SERJ TANKIAN Persists In Criticizing IMAGINE DRAGONS For Their Concert In Azerbaijan

Serj Tankian vs Imagine Dragons

Following IMAGINE DRAGONS‘ justification for their Azerbaijan concert, SYSTEM OF A DOWN frontman Serj Tankian has weighed in again.

Last year, Tankian sent the pop-rock band a letter urging them to reconsider their planned performance at the Baku Olympic Stadium in September, citing concerns over the actions of Azerbaijan’s authoritarian president Ilham Aliyev.

“I really feel that performing in Azerbaijan would have a negative impact on your brand as well,” the singer penned in his letter. “I’m confident that you can decipher all the facts for yourselves to decide whether to cancel your concert.”

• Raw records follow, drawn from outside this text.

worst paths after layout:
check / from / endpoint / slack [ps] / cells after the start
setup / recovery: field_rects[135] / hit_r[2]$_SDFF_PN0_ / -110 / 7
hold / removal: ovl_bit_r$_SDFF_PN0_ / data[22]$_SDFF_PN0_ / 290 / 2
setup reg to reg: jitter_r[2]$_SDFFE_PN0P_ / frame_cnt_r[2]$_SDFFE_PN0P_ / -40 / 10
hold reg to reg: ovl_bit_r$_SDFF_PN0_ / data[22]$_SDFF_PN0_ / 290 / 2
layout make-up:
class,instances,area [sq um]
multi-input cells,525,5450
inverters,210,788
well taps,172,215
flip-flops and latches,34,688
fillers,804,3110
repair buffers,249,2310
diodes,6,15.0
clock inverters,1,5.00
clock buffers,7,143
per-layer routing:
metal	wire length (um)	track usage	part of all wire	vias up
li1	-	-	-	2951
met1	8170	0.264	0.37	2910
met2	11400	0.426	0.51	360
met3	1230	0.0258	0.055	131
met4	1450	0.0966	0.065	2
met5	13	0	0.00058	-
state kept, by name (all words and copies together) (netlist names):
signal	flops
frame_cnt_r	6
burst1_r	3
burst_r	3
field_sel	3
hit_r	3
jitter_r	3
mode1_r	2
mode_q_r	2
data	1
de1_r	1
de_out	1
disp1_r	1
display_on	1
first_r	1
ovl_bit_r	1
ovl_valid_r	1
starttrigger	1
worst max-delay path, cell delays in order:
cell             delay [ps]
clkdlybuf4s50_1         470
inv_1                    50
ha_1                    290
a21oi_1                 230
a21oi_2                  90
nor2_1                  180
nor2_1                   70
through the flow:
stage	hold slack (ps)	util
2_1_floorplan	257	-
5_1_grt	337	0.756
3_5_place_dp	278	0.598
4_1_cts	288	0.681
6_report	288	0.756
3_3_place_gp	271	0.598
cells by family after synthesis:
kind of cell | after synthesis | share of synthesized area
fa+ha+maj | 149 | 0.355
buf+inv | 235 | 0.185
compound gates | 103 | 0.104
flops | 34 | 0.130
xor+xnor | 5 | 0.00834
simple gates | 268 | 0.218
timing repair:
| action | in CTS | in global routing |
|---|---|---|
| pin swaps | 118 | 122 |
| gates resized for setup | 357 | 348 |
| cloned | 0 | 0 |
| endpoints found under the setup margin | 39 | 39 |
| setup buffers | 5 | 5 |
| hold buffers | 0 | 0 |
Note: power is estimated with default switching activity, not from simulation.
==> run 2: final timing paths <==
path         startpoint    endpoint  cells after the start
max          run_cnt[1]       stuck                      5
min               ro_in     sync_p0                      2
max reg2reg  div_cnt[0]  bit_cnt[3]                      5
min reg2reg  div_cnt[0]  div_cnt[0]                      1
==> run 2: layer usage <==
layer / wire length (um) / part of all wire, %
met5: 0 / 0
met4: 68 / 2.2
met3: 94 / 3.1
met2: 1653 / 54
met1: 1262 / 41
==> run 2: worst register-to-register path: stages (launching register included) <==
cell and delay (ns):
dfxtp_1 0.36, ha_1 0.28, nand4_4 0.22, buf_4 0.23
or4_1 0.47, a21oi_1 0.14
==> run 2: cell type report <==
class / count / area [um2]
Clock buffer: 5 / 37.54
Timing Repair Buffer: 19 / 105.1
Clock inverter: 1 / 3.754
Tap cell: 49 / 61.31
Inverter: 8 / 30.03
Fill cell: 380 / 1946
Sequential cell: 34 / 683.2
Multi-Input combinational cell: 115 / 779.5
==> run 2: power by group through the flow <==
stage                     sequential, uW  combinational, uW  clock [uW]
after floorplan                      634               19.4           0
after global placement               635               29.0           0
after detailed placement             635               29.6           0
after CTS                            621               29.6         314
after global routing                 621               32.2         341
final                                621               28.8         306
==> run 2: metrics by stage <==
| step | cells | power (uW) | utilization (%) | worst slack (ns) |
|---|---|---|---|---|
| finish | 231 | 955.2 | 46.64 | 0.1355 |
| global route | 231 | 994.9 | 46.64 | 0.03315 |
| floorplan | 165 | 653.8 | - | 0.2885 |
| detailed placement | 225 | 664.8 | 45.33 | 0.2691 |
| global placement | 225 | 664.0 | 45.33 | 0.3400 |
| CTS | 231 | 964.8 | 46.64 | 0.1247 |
$ cat config.mk
export PLATFORM = sky130hd
export DESIGN_NAME = sar_search
export DESIGN_NICKNAME = d
export VERILOG_FILES = /design/src/rtl/sar_search.sv
export SDC_FILE = /design/constraint.sdc
export NUM_CORES = 1
export LEC_CHECK = 0
export BUFFER_PORTS_ARGS = -buffer_cell sky130_fd_sc_hd__buf_2
export CAP_MARGIN = 20
export CORE_MARGIN = 2
export CORE_UTILIZATION = 57
export CTS_CLUSTER_SIZE = 28
export DETAILED_ROUTE_END_ITERATION = 7
export PLACE_DENSITY = 0.81
export SLEW_MARGIN = 20
export SYNTH_ARGS = -nofsm -noshare
export SYNTH_HDL_FRONTEND = slang
export SYNTH_SLANG_ARGS = --single-unit
export TNS_END_PERCENT = 100
$ cat constraint.sdc
create_clock -name clk -period 5.2 [get_ports clk]
set_clock_uncertainty 0.2 [all_clocks]
set_input_delay 1.04 -clock clk [delete_from_list [all_inputs] [get_ports clk]]
set_output_delay 1.04 -clock clk [all_outputs]
set_load 0.02 [all_outputs]
$ cat src/rtl/sar_search.sv
// sar_search -- successive-approximation search initiator.
//
// Finds an unknown WIDTH-bit target by asking an external comparator
// responder "target > probe" once per clock, MSB first. The search runs in
// an offset (unsigned) domain. In signed mode each probe and the final
// result have their MSB inverted. That map preserves order, so one binary
// search serves both modes.
//
// Ports:
//   clk          system clock, rising edge
//   reset        asynchronous, active-high reset
//   start        request a search (sampled only in IDLE)
//   signed_mode  1 = two's-complement, 0 = unsigned (captured on start)
//   abort        (only with SAR_ABORT_EN) abandon a search in progress
//   probe        operand presented to the responder (registered)
//   probe_valid  high during each query cycle (registered)
//   gt_in        responder answer for the current probe
//   result       found target, held until the next completion
//   done         one-cycle pulse when result updates
//   busy         high while querying and in the done cycle
//
// Configuration macro: SAR_ABORT_EN adds the abort input.

module sar_search #(
  parameter int WIDTH = 4
) (
  input  logic             clk,
  input  logic             reset,
  input  logic             start,
  input  logic             signed_mode,
`ifdef SAR_ABORT_EN
  input  logic             abort,
`endif
  output logic [WIDTH-1:0] probe,
  output logic             probe_valid,
  input  logic             gt_in,
  output logic [WIDTH-1:0] result,
  output logic             done,
  output logic             busy
);

  localparam int IW = (WIDTH > 2) ? $clog2(WIDTH) : 1;
  localparam logic [WIDTH-1:0] ONE = {{(WIDTH-1){1'b0}}, 1'b1};
  localparam logic [WIDTH-1:0] MSB = {1'b1, {(WIDTH-1){1'b0}}};

  typedef enum logic [1:0] {
    S_IDLE,
    S_QUERY,
    S_DONE
  } state_t;

  state_t           state_q, state_d;
  logic [WIDTH-1:0] c_q, c_d;
  logic [IW-1:0]    i_q, i_d;
  logic             mode_q, mode_d;
  logic [WIDTH-1:0] probe_q, probe_d;
  logic             probe_valid_q, probe_valid_d;
  logic [WIDTH-1:0] result_q, result_d;
  logic             done_q, done_d;
  logic             busy_q, busy_d;

  logic [WIDTH-1:0] trial_cur;
  logic [WIDTH-1:0] trial_nxt;
  logic [WIDTH-1:0] p_nxt;

  always_comb begin
    state_d   = state_q;
    c_d       = c_q;
    i_d       = i_q;
    mode_d    = mode_q;
    result_d  = result_q;
    trial_cur = c_q | (ONE << i_q);

    case (state_q)
      S_IDLE: begin
        if (start) begin
          state_d = S_QUERY;
          c_d     = '0;
          i_d     = IW'(WIDTH - 1);
          mode_d  = signed_mode;
        end
      end
      S_QUERY: begin
        if (gt_in) begin
          c_d = trial_cur;
        end
        if (i_q == '0) begin
          state_d  = S_DONE;
          result_d = mode_q ? (c_d ^ MSB) : c_d;
        end else begin
          i_d = i_q - IW'(1);
        end
`ifdef SAR_ABORT_EN
        if (abort) begin
          state_d  = S_IDLE;
          c_d      = c_q;
          i_d      = i_q;
          result_d = result_q;
        end
`endif
      end
      S_DONE: begin
        state_d = S_IDLE;
      end
      default: begin
        state_d = S_IDLE;
      end
    endcase

    // The outputs are registered. The probe for the coming query cycle is
    // built from the next candidate and bit index, so it is ready on the
    // same edge that enters or continues the query. The trial always has
    // one bit set, so trial-1 cannot wrap.
    trial_nxt     = c_d | (ONE << i_d);
    p_nxt         = trial_nxt - ONE;
    probe_valid_d = (state_d == S_QUERY);
    probe_d       = '0;
    if (state_d == S_QUERY) begin
      probe_d = mode_d ? (p_nxt ^ MSB) : p_nxt;
    end
    done_d = (state_d == S_DONE);
    busy_d = (state_d != S_IDLE);
  end

  always_ff @(posedge clk or posedge reset) begin
    if (reset) begin
      state_q       <= S_IDLE;
      c_q           <= '0;
      i_q           <= IW'(WIDTH - 1);
      mode_q        <= 1'b0;
      probe_q       <= '0;
      probe_valid_q <= 1'b0;
      result_q      <= '0;
      done_q        <= 1'b0;
      busy_q        <= 1'b0;
    end else begin
      state_q       <= state_d;
      c_q           <= c_d;
      i_q           <= i_d;
      mode_q        <= mode_d;
      probe_q       <= probe_d;
      probe_valid_q <= probe_valid_d;
      result_q      <= result_d;
      done_q        <= done_d;
      busy_q        <= busy_d;
    end
  end

  assign probe       = probe_q;
  assign probe_valid = probe_valid_q;
  assign result      = result_q;
  assign done        = done_q;
  assign busy        = busy_q;

endmodule

[After elaboration in Yosys (flattened, before gate mapping)]
Index checks and enable logic that the tools add are counted.
Storage, ports and cells
  register bits: 20
  bits of input ports: 5
  output and inout port bits: 11
  logic and storage cells: 39
Cells by class
  add/sub/neg operators: 2
  equality and inequality tests: 3
  shift operators: 2
  mux-type cells: 15
  bitwise operators: 4
  reduce and logical (&&, ||, !) cells: 4
Operator list (number)
  two-way mux 4 bit: 6
  two-way mux 2 bit: 4
  OR 4 bit: 2
  case mux 2 bit (2 select lines): 2
  case mux 4 bit (2 select lines): 1
  left shift 1 x 2 -> 4 bit, first input constant: 2
  equality test 2 x 1 -> 1 bit, second input constant: 2
  zero test 2 bit: 2
  subtractor 4 x 1 -> 4 bit, second input constant: 1
  equality test 2 bit, second input constant: 1
  two-way mux 1 bit: 2
  inverter 1 bit: 2
  AND reduction 2 bit: 1
  nonzero test 2 bit: 1
  subtractor 2 x 1 -> 2 bit, second input constant: 1

[Depth between registers and ports, before layout]
Gate-level depths: netlist (run 1).
  depth in word-level cells: 10
  gate-level depth with buffers: 7
  gate-level depth less buffers: 6

[Worst setup path after synthesis (run 1)]
No wires, ideal clock.
  kind: input port to flip-flop
  start point: input port start
  end point: register probe_q[3], in the netlist probe[3]
  setup time: 121 ps
  arrival time: 2342 ps
  required time: 4879 ps
  slack: 2537 ps
  stages: 4
  buffers on the path: 0
  cells stage by stage: or3b_4 > a32o_2 > or4_4 > a22o_1
On the way
  elaborated cells between the ends (all ways): 15
  those cells by class: add/sub (1); eq/ne (1); shift (1); mux (10); bitwise (2)
RTL lines
  start, declared: RTL line 29  | input logic start,
  two-way mux 4 bit *: RTL line 76  | if (start) begin
  case mux 4 bit (2 select lines) *: RTL line 74  | case (state_q)
  net c_d[1]: RTL line 53  | logic [WIDTH-1:0] c_q, c_d;
  OR 4 bit *: RTL line 114  | trial_nxt = c_d | (ONE << i_d);
  subtractor 4 x 1 -> 4 bit *: RTL line 115  | p_nxt = trial_nxt - ONE;
  inverter 1 bit (no source line)
  two-way mux 4 bit *: RTL line 119  | probe_d = mode_d ? (p_nxt ^ MSB) : p_nxt;
  two-way mux 4 bit *: RTL line 118  | if (state_d == S_QUERY) begin
  net probe_d[3]: RTL line 56  | logic [WIDTH-1:0] probe_q, probe_d;
  end signal, assigned: RTL line 141  | probe_q <= probe_d;
  end, declared: RTL line 56
The timed path passes the listed nets; every way through them passes the cells marked *.
A chain may end at the register's enable or synchronous reset.

[Final worst setup path (run 1)]
Ends and elaborated chain as after synthesis.

==> run metrics, run 1 <==
cell with the most instances after synthesis=dfrtp_1; busiest grt layer=met1; Relative slew margins=52.63%; CTS Buffer Depth=2; largest net degree at the start of global routing=21; Synthesized Nets=96; layout cells sized above 1=26.42%; Setup Buffers After CTS=0; Port Buf Inserts=15; total of max-cap violations=0; DRC=0; crit path max fanout=6; total track usage=around a fifth; worst slew pin tran=about 710 ps; Cell Area, Synth=~930 sq um; Initial DRC Count=9; Pwr Density=about 700 nW/um^2; unrepaired setup endpoints after global routing=no; asr flop ratio synth=100.0%; Seq cells post-synth=20; Antenna Nets Post-Route=0; setup violators final=0; P_leak=between 0.0005 and 0.0006 uW; Worst EP required=5190 ps; Die Height=approximately 44 um; post_cts resized=0; outcome=complete, no violations; worst vdd ir=~0.35 mV; Site Rows=14; fin crit share=roughly half; clk_lat worst skew=290 ps; Wirelength per Cell=approximately 14 um; dominant cells by area after synthesis=dfrtp_1 (48%), dfstp_2 (5.6%), nand2_1 (4.0%), mux2_2 (3.6%), a21oi_1 (3.2%); top-area cell type share of the netlist area=between 40% and 50%; yosys warns=0; commonest cells in the netlist=dfrtp_1 (18), nand2_1 (10), inv_1 (7), a21oi_1 (6), nor2_1 (5); clock sinks=20; H-tree depth=1; Total Wirelength=about 1.8 mm; core area=~1500 sq um; starting density of the core=between 60% and 70%; met1 Use GR=between 30% and 40%; # hold bufs at CTS=0; I/O pins=16; CTS Root Cell=clkbuf_4; first-pass GRT wire length=2.960 mm; Final min period=between 2000 and 3000 ps; worst reg-to-reg path cell count=4; Max Fclk=roughly 400 MHz; Data arrival, critical path=2540 ps; vias post-DR=691; Clock transition at path regs=110 ps; vias in the first global route=646; EDFF count, synth=0; Cells after Synth=slightly above 90; total negative slack=0 ps; die area=~2000 sq um; Synth-to-Final Area Change=11.56%; met3 usage=2.449%; Seq/Total Area, Yosys=between 50% and 60%; met2 usage=30.29%; synth unique cells=33; ANT cells=0; vias per cell=about 5.7; Min-Delay Path Class=flop to flop; Die X=around 44 um; Final Power=741.9 uW; total grt overflow=0; Setup crit start kind=primary input; filler cell count=approximately 130; WHS Path Cells=1; nets=~110; Fin. Hold Viols=0; mean post-synth cell area=10.23 sq um; initial antenna violation count=0; drt first pass iters=4; Max Slew Vio Count=0; Setup crit end kind=flop; routability cong.=just under 0.9; Post-synth top flop=dfrtp_1; dominant cell type by area after synthesis=dfrtp_1; total CTS buffers=3; CTS tree=yes; hpwl dp=1.290 mm; critical path class=primary input to flop
==> power breakdown <==
group          internal (uW)  switching [uW]
sequential               231            64.2
clock                   42.7            44.9
combinational            154             206
==> cells in the final DEF, fill, tap and decap left out, types with 2 or more instances in the layout <==
| cell type | Yosys | final |
|---|---|---|
| a21oi_1 | 6 | 6 |
| a31oi_1 | 2 | 2 |
| buf_2 | 1 | 15 |
| clkbuf_4 | 0 | 3 |
| dfrtp_1 | 18 | 18 |
| dfstp_2 | 2 | 2 |
| inv_1 | 7 | 7 |
| mux2_2 | 3 | 3 |
| nand2_1 | 10 | 10 |
| nand2b_1 | 4 | 4 |
| nand3b_1 | 2 | 2 |
| nor2_1 | 5 | 5 |
| nor2b_1 | 4 | 4 |
| nor3_1 | 2 | 2 |
| o21ai_0 | 3 | 3 |
| o22ai_1 | 3 | 3 |
==> routing by layer <==
| layer | routed length [um] | share of wire [%] |
|---|---|---|
| met1 | 855 | 48 |
| met2 | 806 | 46 |
| met3 | 56 | 3.2 |
| met4 | 46 | 2.6 |
| met5 | 0 | 0 |
==> critical path: stages <==
cell,delay (ps)
buf_2,120
or3b_4,400
a32o_2,270
or4_4,520
a22o_1,190
==> final cells by class <==
class                           count  area (sq um)  share of cell area [%]
Tap cell                           16         20.02                   1.928
Timing Repair Buffer               15         75.07                   7.229
Inverter                            7         26.28                   2.530
Multi-Input combinational cell     60         377.9                   36.39
Clock buffer                        4         36.28                   3.494
Sequential cell                    20         503.0                   48.43
==> state kept, by name, summed over array words and instances (netlist names) <==
signal       cells
probe            4
probe_valid      1
busy             1
state_q          2
done             1
i_q              2
result           4
c_q              4
mode_q           1
==> path summary, 6_finish.rpt <==
| path | startpoint | endpoint | slack [ps] |
|---|---|---|---|
| setup / recovery | start | probe[3] | 2650 |
| hold / removal | result[2] | result[2] | 320 |
| setup reg to reg | state_q[0] | probe[3] | 2970 |
| hold reg to reg | result[2] | result[2] | 320 |
| max in group asynchronous | reset | result[1] | 3720 |
| min in group asynchronous | reset | c_q[2] | 640 |
==> through the flow <==
step	worst slack, ps	instance area, sq um	instances	hold WS [ps]	util [%]
6_report	2654	1039	122	316.0	68.14
5_1_grt	2625	1039	122	340.8	68.14
4_1_cts	2671	1039	122	317.6	68.14
3_5_place_dp	2342	1002	118	293.8	65.76
3_3_place_gp	2378	1002	118	286.1	65.76
2_1_floorplan	2537	930.9	91	282.0	-
==> kinds of logic after synthesis <==
kind of cell | synth area share [%]
buf+inv | 5.377
flops | 54.03
mux | 3.629
xor+xnor | 0.9410
compound gates | 17.61
simple gates | 18.41
(Power assumes the default switching activity.)
==> run 2: changes to the inputs <==
--- a/config.mk
+++ b/config.mk
@@ -8,10 +8,10 @@
 export BUFFER_PORTS_ARGS = -buffer_cell sky130_fd_sc_hd__buf_2
 export CAP_MARGIN = 20
 export CORE_MARGIN = 2
-export CORE_UTILIZATION = 57
+export CORE_UTILIZATION = 48
 export CTS_CLUSTER_SIZE = 28
 export DETAILED_ROUTE_END_ITERATION = 7
-export PLACE_DENSITY = 0.81
+export PLACE_DENSITY = 0.73
 export SLEW_MARGIN = 20
 export SYNTH_ARGS = -nofsm -noshare
 export SYNTH_HDL_FRONTEND = slang
==> constraint.sdc (replaced) <==
create_clock -name clk -period 2.1 [get_ports clk]
set_clock_uncertainty 0.2 [all_clocks]
set_input_delay 0.42 -clock clk [delete_from_list [all_inputs] [get_ports clk]]
set_output_delay 0.42 -clock clk [all_outputs]
set_load 0.02 [all_outputs]
==> run 2 against run 1 <==
  * Sequential power rose by 130%
  * Wire length rose by 25%
  * Count of clock-buffer cells in the layout fell by 1
  * Sequential cell count did not move
  * Via count rose by 21%
  * Core utilization rose by 0.70 points
  * Critical path depth fell by 1
  * Die area rose by 17%
  * Combinational power rose to 3.4 times the previous value
  * Critical path type is now flop to flop
  * Critical endpoint unchanged
  * Largest power group unchanged
==> run metrics, run 2 (same netlist as run 1, synthesis figures left out) <==
Port Buf Inserts=15 (unchanged); total track usage=21.80% (was 21.26%); total negative slack=0 ps (unchanged); Setup crit start kind=flop (was primary input); CP endpoint=probe[3] (unchanged); setup violators final=0 (unchanged); CTS tree=yes (unchanged); vias in the first global route=757 (was 646); clk_lat worst skew=310 ps (was 290 ps); Setup crit end kind=flop (unchanged); most frequent cells in the layout=buf_4 (19), dfrtp_1 (17), buf_2 (15) (was dfrtp_1 (18), buf_2 (15), nand2_1 (10)); H-tree depth=1 (unchanged); vias per cell=5.536 (was 5.664); most common cell after layout, fill and taps aside=buf_4 (was dfrtp_1); R2R Setup Slk=20 ps (was 2970 ps); total grt overflow=0 (unchanged); Synth-to-Final Area Change=31.86% (was 11.56%); Clock Power Share=14.2% (was 11.8%); P_leak=0.0006080 uW (was 0.0005019 uW); worst reg-to-reg path cell count=4 (unchanged); HP Start=signed_mode (was result[2]); Antenna Nets Post-Route=0 (unchanged); starting density of the core=52.21% (was 61.08%); Pwr Density=1831 nW/um^2 (was 714.4 nW/um^2); initial antenna violation count=0 (unchanged); first-pass GRT wire length=3.270 mm (was 2.960 mm); drt first pass iters=4 (unchanged); Max Fclk=between 400 and 500 MHz; busiest grt layer=met2 (was met1); largest net degree at the start of global routing=21 (unchanged); worst flop-to-flop path endpoint=probe[3] (unchanged); Max Slew Vio Count=0 (unchanged); Min-Delay Path Class=primary input to flop (was flop to flop); Final min period=about 2100 ps; unrepaired setup endpoints after global routing=yes (was no); Die X=48.04 um (was 44.41 um); Total Wirelength=2.211 mm (was 1.765 mm); core area=1783 sq um (was 1524 sq um); hpwl dp=1.522 mm (was 1.290 mm); Relative slew margins=78.02% (was 52.63%); Die Height=48.04 um (was 44.41 um); CTS Buffer Depth=2 (unchanged); vias post-DR=836 (was 691); critical path class=flop to flop (was primary input to flop); fin crit share=between 90 and 100%; Final Power=2247 uW (was 741.9 uW); Initial DRC Count=19 (was 9); met2 usage=32.27% (was 30.29%); worst vdd ir=1.117 mV (was 0.3465 mV); Worst EP required=2110 ps (was 5190 ps); layout cells sized above 1=38.89% (was 26.42%); part of the power in combinational logic=55.2% (was 48.5%); die area=2308 sq um (was 1972 sq um); r2r startpoint=state_q[0] (unchanged); total of max-cap violations=0 (unchanged); cell-internal power=1359 uW (was 427.1 uW); Wirelength per Cell=14.64 um (was 14.47 um); filler cell count=150 (was 129); Clock transition at path regs=110 ps (about the same); I/O pins=16 (unchanged); NetSw=888.1 uW (was 314.8 uW); worst slew pin tran=326.2 ps (was 709.8 ps); CTS Root Cell=clkbuf_4 (unchanged); Data arrival, critical path=2090 ps (was 2540 ps); crit path max fanout=3 (was 6); Fin. Hold Viols=0 (unchanged); fin util=68.84% (was 68.14%); total CTS buffers=3 (unchanged); CP Launch Point=state_q[0] (was start); met1 Use GR=26.65% (was 30.91%); routability cong.=0.9505 (was 0.8792); nets=132 (was 112); Site Rows=15 (was 14); met3 usage=4.906% (was 2.449%); ANT cells=0 (unchanged); area taken by multi-input logic gates=385.4 sq um (was 377.9 sq um); flip-flop and latch area=504.2 sq um (was 503.0 sq um); WHS Path Cells=3 (was 1); DRC=0 (unchanged); sw frac=39.52% (was 42.43%); power share of the sequential group=30.6% (was 39.7%); clock sinks=20 (unchanged); outcome=complete, no violations (unchanged)
## run 2: how the worst min path moves through the flow
stage                     slack, ps  endpoint
after floorplan                 180      busy
after global placement          250    mode_q
after detailed placement        260    mode_q
after CTS                       130    mode_q
after global routing            130    mode_q
final                           130    mode_q
## run 2: worst max-delay path: stages, from the launching register on
cell and delay (ps):
dfrtp_2 430, or3b_4 400, a32o_2 240, or4_4 510, a22o_1 190
## run 2: per-layer routing
layer	up-vias	part of all wire, %
met4	0	5.3
met1	399	42
met3	14	4.4
li1	387	-
met5	-	0
met2	36	48
## run 2: timing repair
| action | CTS | global route |
|---|---|---|
| endpoints found under the hold margin | 18 | 0 |
| pin swaps | 5 | 2 |
| buffers inserted | 4 | 3 |
| endpoints found under the setup margin | 1 | 2 |
| gates resized for setup | 1 | 0 |
| gates cloned | 0 | 0 |
| hold buffers | 1 | 0 |
## run 2: cell type report
type | count | area share, %
flip-flops and latches | 20 | 41.08
well taps | 25 | 2.548
inverters | 7 | 2.141
clock buffers | 3 | 1.835
multi-input cells | 60 | 31.40
clock inverters | 1 | 2.446
repair buffers | 35 | 18.55
## run 2: per-stage QoR
stage               hold slack [ps]  area, sq um  std cells  worst slack [ps]
floorplan                     182.3        940.9         91             18.68
global placement              248.6         1111        139             20.03
detailed placement            256.5         1111        139            -9.550
CTS                           129.6         1205        148            -9.355
global route                  133.5         1227        151            -10.31
finish                        133.1         1227        151             16.36
## run 2: power groups by stage
| stage | registers, uW | logic, uW | clock network, uW |
|---|---|---|---|
| finish | 688 | 1240 | 320 |
| global route | 705 | 1350 | 344 |
| CTS | 694 | 1170 | 322 |
| detailed placement | 712 | 1090 | 0 |
| global placement | 707 | 1050 | 0 |
| floorplan | 771 | 663 | 0 |
==> run 3: changes to the inputs <==
--- a/config.mk
+++ b/config.mk
@@ -12,7 +12,7 @@
 export CTS_CLUSTER_SIZE = 28
 export DETAILED_ROUTE_END_ITERATION = 7
 export PLACE_DENSITY = 0.73
-export SLEW_MARGIN = 20
+export SLEW_MARGIN = 10
 export SYNTH_ARGS = -nofsm -noshare
 export SYNTH_HDL_FRONTEND = slang
 export SYNTH_SLANG_ARGS = --single-unit
==> constraint.sdc (replaced) <==
create_clock -name clk -period 2.1 [get_ports clk]
set_clock_uncertainty 0.2 [all_clocks]
set_input_delay 0.63 -clock clk [delete_from_list [all_inputs] [get_ports clk]]
set_output_delay 0.63 -clock clk [all_outputs]
set_load 0.02 [all_outputs]
==> run 3 against run 2 <==
  * The run now ends with setup timing left
  * Worst hold slack got worse by 44 ps
  * Die area did not move
  * Cell area fell by 1.3%
  * Count of clock-buffer cells in the layout did not move
  * Largest power group unchanged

In a recent interview with Metal HammerTankian has once again criticized IMAGINE DRAGONS, saying: “I don’t know these guys, but who are these people?” he says. “I don’t understand that type of thinking. Very close thereafter, Azerbaijan attacked the people of Nagorno-Karabakh and 120,000 people left their historical homes,

“Look, I’m not a judge for people to tell bands where to play, or where not to play,” he continued. “You have other artists playing in very questionable kingdoms, run by one person, where people don’t have a lot of human rights, and I get that they’re doing it for money, that they’re artists, that they’re entertaining, all of that. But when there’s a government that’s about to commit ethnic cleansing, when Azerbaijan was starving the 120,000 Armenians in Nagorno-Karabakh, and not allowing any food or medicine in… you know, as an artist, if I found that out, there is no f**king way I could have gone and played that show. But some artists do. And I don’t know what to say about those artists. I don’t respect them as human beings. F**k their art, they’re not good human beings, as far as I’m concerned.

Serj further said: “If you are that blind to justice that you will go play a show in a country that’s starving another country, illegally, according to the International Court of Justice, according to what Amnesty International is saying, what Human Rights Watch is saying… If you still go and play that country, I don’t know what to say about you as a f**king human being. I don’t even care about your music. If you’re a bad human being, I don’t give a f**k. So that’s where I’m at with that. I have zero respect for those guys.”

“It’s not about my ego,” he emphasises. “I just wanted to make positive change. I wanted those guys to know that what they’re about to do is going to have bad repercussions. I was warning them for their own sake, for their own morality.

In a this week’s interview with Rolling StoneIMAGINE DRAGONS frontman Dan Reynolds defended the band’s decision to perform in Baku, as well as their concert in Tel Aviv, Israel, on August 29 last year.

“I don’t believe in depriving our fans who want to see us play because of the acts of their leaders and their governments,” the singer says. “I think that’s a really slippery slope. I think the second you start to do that, there’s corrupt leaders and warmongers all over the world, and where do you draw the line?”

Rolling Stone journalist Andy Greene then brought up Tankian‘s remarks, to which Reynolds briefly reaffirms his position.

“I think I just said it,” he said. “It’s a slippery slope, and I’m never going to deprive our fans of playing for them.”

Yesterday (July 4), Tankian took to his social media to issue a response to Reynolds‘s remarks. After quoting the IMAGINE DRAGONS singer’s rhetorical question, Tankian wrote: “Respectfully, I draw the line at ethnic cleansing and genocide.”

He continued: “Azerbaijan’s dictatorship with popular support was already into a 9 month starvation blockade of Nagorno-Karabagh qualified as Genocide by former [International Criminal Court] prosecutor [Luis Moreno Ocampo] when they [IMAGINE DRAGONS] decided to play Baku.

“Would they play in N**i Germany? Why don’t they want to play in Russia? Because it’s not popular?

“They support Ukraine but not Armenians of Artsakh?

“The only ‘slippery slope’ is the farce moral equivalency at the heart of this hypocritical attitude.”

“I have nothing against this guy nor his band. I just hate artists being taken advantage of to whitewash Genocidal dictatorships.”